DATASET RECORDS
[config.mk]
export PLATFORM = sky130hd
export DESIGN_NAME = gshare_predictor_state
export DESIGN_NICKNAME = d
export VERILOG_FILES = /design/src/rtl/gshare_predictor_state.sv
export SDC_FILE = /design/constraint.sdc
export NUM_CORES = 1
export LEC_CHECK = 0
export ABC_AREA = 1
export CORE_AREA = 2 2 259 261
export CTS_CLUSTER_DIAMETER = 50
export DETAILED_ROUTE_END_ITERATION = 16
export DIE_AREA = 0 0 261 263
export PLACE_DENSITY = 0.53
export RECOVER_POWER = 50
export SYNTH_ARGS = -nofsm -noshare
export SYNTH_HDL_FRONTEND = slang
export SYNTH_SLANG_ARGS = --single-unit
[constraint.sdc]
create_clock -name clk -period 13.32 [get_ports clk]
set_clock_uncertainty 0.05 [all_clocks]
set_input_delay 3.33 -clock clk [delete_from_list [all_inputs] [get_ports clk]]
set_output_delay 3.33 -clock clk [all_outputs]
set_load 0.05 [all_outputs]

---

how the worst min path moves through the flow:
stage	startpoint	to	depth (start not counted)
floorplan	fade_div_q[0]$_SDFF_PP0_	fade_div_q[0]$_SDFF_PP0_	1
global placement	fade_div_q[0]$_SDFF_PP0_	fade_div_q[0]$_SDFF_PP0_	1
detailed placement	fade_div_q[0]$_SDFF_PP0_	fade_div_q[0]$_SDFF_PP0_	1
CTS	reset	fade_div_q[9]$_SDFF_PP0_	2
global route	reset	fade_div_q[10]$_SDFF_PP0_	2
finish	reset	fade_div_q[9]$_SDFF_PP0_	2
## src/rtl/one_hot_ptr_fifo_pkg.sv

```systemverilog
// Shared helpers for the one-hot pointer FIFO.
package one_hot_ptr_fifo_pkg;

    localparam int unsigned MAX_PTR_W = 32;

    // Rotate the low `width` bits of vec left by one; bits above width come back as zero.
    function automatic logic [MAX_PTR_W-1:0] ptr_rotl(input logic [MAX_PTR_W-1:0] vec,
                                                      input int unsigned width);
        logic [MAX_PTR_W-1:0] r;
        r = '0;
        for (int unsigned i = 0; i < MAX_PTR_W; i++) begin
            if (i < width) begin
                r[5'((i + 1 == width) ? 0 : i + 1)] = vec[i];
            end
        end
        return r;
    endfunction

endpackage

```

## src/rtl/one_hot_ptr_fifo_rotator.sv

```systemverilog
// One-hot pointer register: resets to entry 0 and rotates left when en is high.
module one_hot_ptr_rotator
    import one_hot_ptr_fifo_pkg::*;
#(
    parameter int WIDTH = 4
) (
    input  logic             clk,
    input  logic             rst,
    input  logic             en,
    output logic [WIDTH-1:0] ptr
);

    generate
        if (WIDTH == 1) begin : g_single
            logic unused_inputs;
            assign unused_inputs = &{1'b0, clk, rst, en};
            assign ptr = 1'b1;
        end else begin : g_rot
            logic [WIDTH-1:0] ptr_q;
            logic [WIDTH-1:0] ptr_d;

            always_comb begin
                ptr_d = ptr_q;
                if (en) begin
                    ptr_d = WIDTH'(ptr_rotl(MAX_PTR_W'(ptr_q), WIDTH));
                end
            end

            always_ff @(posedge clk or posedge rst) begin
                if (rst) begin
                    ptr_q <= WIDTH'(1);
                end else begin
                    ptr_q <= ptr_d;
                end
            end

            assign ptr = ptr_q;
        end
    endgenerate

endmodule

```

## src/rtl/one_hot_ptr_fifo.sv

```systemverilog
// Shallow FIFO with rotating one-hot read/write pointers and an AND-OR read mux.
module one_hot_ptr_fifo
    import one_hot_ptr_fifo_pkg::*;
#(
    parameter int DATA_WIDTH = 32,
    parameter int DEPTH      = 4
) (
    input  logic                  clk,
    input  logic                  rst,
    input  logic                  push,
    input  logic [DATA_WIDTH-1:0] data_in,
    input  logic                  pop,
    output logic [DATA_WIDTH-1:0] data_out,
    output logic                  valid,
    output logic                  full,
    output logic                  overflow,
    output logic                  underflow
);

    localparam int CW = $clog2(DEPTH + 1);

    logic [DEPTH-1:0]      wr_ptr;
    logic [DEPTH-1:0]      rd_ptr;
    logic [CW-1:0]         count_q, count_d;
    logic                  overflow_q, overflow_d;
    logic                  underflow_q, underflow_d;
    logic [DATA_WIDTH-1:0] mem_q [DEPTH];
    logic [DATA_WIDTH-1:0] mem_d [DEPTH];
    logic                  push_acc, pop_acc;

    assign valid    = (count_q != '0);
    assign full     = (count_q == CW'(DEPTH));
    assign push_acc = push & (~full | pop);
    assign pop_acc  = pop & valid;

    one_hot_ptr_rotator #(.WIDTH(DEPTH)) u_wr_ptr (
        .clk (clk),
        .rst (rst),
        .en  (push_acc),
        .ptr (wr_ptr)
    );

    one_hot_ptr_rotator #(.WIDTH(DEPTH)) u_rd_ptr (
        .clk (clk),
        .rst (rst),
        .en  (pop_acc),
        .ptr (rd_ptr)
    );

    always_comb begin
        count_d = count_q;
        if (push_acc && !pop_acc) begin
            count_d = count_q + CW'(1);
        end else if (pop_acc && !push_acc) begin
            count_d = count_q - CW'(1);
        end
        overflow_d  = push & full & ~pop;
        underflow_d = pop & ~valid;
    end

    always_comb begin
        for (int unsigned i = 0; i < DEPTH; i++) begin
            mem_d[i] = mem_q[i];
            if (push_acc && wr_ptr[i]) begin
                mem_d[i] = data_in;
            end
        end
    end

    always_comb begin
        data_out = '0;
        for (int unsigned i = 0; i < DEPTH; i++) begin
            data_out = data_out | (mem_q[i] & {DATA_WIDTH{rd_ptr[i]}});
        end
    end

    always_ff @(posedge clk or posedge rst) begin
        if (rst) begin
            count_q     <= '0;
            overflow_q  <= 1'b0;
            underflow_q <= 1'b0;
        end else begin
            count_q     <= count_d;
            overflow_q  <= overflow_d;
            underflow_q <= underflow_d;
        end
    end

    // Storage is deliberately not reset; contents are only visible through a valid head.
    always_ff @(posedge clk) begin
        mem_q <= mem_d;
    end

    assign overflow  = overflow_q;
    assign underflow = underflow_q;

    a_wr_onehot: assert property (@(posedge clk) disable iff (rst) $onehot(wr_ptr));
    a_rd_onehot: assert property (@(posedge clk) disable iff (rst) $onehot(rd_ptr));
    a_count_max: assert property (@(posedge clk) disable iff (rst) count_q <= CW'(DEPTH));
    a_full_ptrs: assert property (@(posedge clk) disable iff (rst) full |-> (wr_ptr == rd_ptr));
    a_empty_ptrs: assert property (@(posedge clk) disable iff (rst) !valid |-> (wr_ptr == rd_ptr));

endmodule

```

TASK
Pull together all lines from the data that mention the word "placement".

WRITTEN ANSWER
global placement	fade_div_q[0]$_SDFF_PP0_	fade_div_q[0]$_SDFF_PP0_	1
detailed placement	fade_div_q[0]$_SDFF_PP0_	fade_div_q[0]$_SDFF_PP0_	1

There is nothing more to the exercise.